Friday, February 4, 2011

Snow-Pocalypse Blues (Part 4)

Kindness has the power to change the world.

I'm convinced of that now.

I know that... because during what turned out to be an all day event... (26 hours away from my house.... 20 hours without sleep.... 4 to 5 hours trapped on a highway....  13 hours without food..... -9 degree wind chills.... 3 foot snow drifts...) What I found is that... while some people needed help themselves (in one way or another)... every person I came in contact with was willing to help others in whatever way they could.  And when that finally comes home to you.... That the world can be good.  It has the power to change the way you look at everything.      

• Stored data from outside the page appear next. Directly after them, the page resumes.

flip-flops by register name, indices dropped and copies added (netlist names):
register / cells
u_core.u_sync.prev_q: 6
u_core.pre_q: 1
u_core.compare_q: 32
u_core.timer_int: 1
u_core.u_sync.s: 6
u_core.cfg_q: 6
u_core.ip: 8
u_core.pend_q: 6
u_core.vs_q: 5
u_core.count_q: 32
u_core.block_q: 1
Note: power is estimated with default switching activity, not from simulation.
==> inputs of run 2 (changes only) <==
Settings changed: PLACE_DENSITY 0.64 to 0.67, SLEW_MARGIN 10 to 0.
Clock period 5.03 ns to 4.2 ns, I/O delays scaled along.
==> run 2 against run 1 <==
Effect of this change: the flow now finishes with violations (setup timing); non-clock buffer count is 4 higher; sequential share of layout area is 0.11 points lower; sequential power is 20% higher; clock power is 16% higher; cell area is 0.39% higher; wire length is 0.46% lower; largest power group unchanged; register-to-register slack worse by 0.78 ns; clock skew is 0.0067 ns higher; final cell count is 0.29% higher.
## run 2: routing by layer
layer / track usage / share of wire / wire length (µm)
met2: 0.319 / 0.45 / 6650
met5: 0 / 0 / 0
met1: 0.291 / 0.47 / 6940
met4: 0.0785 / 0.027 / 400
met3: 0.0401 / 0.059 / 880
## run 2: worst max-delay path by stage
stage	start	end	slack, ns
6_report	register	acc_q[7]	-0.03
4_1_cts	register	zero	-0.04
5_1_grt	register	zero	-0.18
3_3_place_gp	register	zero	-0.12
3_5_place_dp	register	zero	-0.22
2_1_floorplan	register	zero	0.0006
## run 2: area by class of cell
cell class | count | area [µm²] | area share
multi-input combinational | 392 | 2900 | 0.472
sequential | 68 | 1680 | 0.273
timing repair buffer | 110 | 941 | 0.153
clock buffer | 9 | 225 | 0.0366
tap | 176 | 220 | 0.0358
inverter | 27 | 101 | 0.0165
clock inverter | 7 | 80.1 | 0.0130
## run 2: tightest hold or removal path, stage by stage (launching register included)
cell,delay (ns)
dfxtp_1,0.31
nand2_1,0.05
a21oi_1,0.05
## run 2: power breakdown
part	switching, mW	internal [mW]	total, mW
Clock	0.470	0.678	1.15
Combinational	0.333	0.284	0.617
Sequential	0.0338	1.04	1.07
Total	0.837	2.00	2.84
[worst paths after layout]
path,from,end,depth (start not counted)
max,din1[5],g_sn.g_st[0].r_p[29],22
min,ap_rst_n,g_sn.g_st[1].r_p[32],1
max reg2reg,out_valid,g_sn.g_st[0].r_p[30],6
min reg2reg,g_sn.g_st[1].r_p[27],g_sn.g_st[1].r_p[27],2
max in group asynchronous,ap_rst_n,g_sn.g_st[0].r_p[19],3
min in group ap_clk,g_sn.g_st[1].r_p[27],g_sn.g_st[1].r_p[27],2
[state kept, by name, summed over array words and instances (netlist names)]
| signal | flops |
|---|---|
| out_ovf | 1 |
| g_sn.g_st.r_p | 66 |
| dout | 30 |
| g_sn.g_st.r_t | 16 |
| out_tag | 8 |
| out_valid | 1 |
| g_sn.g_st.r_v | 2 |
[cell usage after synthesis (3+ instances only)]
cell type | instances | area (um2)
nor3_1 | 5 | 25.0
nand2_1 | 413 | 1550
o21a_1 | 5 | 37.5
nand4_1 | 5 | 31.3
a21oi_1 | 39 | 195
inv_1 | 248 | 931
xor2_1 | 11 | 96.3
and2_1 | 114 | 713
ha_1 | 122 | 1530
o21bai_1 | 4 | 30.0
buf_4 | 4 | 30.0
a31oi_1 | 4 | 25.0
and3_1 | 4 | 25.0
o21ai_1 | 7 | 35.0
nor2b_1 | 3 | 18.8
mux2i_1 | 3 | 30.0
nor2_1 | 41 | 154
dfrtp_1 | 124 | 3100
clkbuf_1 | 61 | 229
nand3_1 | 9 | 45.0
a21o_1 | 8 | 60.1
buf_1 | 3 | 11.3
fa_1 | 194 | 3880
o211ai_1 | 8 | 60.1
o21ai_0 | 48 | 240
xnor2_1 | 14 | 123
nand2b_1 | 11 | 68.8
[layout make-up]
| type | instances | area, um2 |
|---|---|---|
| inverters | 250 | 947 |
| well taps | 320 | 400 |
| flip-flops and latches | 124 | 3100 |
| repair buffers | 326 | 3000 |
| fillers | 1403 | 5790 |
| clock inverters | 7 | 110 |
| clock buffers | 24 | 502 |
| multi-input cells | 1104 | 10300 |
===== src/rtl/sequenciador_ula.sv =====
// Sequences one ULA operation per request: latches operands, waits the ULA latency,
// captures the result and strobes controle_memoria so the result becomes the last value.
module sequenciador_ula #(
  parameter int unsigned LARGURA     = 8,
  parameter int unsigned CICLOS_EXEC = 2
) (
  input  logic               clk,
  input  logic               rst,
  input  logic               iniciar,
  input  logic [2:0]         operacao,
  input  logic [LARGURA-1:0] operando_a,
  input  logic [LARGURA-1:0] operando_b,
  input  logic               usar_memoria,
  input  logic [LARGURA-1:0] valor_memoria,
  input  logic [LARGURA-1:0] resultado_ula,
  input  logic               erro_ula,
  output logic [LARGURA-1:0] ula_a,
  output logic [LARGURA-1:0] ula_b,
  output logic [2:0]         ula_op,
  output logic               executar,
  output logic               ocupado,
  output logic               pronto,
  output logic               erro,
  output logic [LARGURA-1:0] resultado
);

  typedef enum logic [1:0] {StOcioso, StExecuta, StGrava} estado_e;

  localparam logic [3:0] ContIni = 4'(CICLOS_EXEC - 1);

  estado_e              estado_q, estado_d;
  logic [3:0]           contador_q, contador_d;
  logic [LARGURA-1:0]   ula_a_q, ula_a_d;
  logic [LARGURA-1:0]   ula_b_q, ula_b_d;
  logic [2:0]           ula_op_q, ula_op_d;
  logic [LARGURA-1:0]   resultado_q, resultado_d;
  logic                 erro_q, erro_d;

  always_ff @(posedge clk or negedge rst) begin
    if (!rst) begin
      estado_q    <= StOcioso;
      contador_q  <= '0;
      ula_a_q     <= '0;
      ula_b_q     <= '0;
      ula_op_q    <= '0;
      resultado_q <= '0;
      erro_q      <= 1'b0;
    end else begin
      estado_q    <= estado_d;
      contador_q  <= contador_d;
      ula_a_q     <= ula_a_d;
      ula_b_q     <= ula_b_d;
      ula_op_q    <= ula_op_d;
      resultado_q <= resultado_d;
      erro_q      <= erro_d;
    end
  end

  always_comb begin
    estado_d    = estado_q;
    contador_d  = contador_q;
    ula_a_d     = ula_a_q;
    ula_b_d     = ula_b_q;
    ula_op_d    = ula_op_q;
    resultado_d = resultado_q;
    erro_d      = erro_q;
    unique case (estado_q)
      StOcioso: begin
        if (iniciar) begin
          ula_op_d   = operacao;
          ula_a_d    = usar_memoria ? valor_memoria : operando_a;
          ula_b_d    = operando_b;
          contador_d = ContIni;
          estado_d   = StExecuta;
        end
      end
      StExecuta: begin
        if (contador_q != 4'd0) begin
          contador_d = contador_q - 4'd1;
        end else begin
          resultado_d = resultado_ula;
          erro_d      = erro_ula;
          estado_d    = StGrava;
        end
      end
      StGrava: estado_d = StOcioso;
      default: estado_d = StOcioso;
    endcase
  end

  // Strobes come only from registered state/flags so they are glitch-free.
  assign ocupado   = (estado_q != StOcioso);
  assign pronto    = (estado_q == StGrava);
  assign executar  = pronto && (ula_op_q != 3'b000) && !erro_q;
  assign ula_a     = ula_a_q;
  assign ula_b     = ula_b_q;
  assign ula_op    = ula_op_q;
  assign resultado = resultado_q;
  assign erro      = erro_q;

endmodule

I wasn't as conscious of that when they first took me to the shelter.  In fact I was still angry and frustrated.  And the dude we picked up along the way (who was also stuck) didn't really help me feel the "goodness" all that much.

He was a good ol' boy that talked too much.  And what he said came out like there was no filter between his mouth and his brain.  

When he first got into the truck he started introducing himself like we were all waiting on him to start the party.

When he noticed me, (my scrubs) he asked what I did for a living, and I told him I worked at
Hillcrest as a nurse.  Then he said... What does your wife do??...  Construction?... (chuckle).

Then he said.... Do you guys have some kinda role reversal thing going??? Then he laughed and laughed and looked at me like I should be laughing too.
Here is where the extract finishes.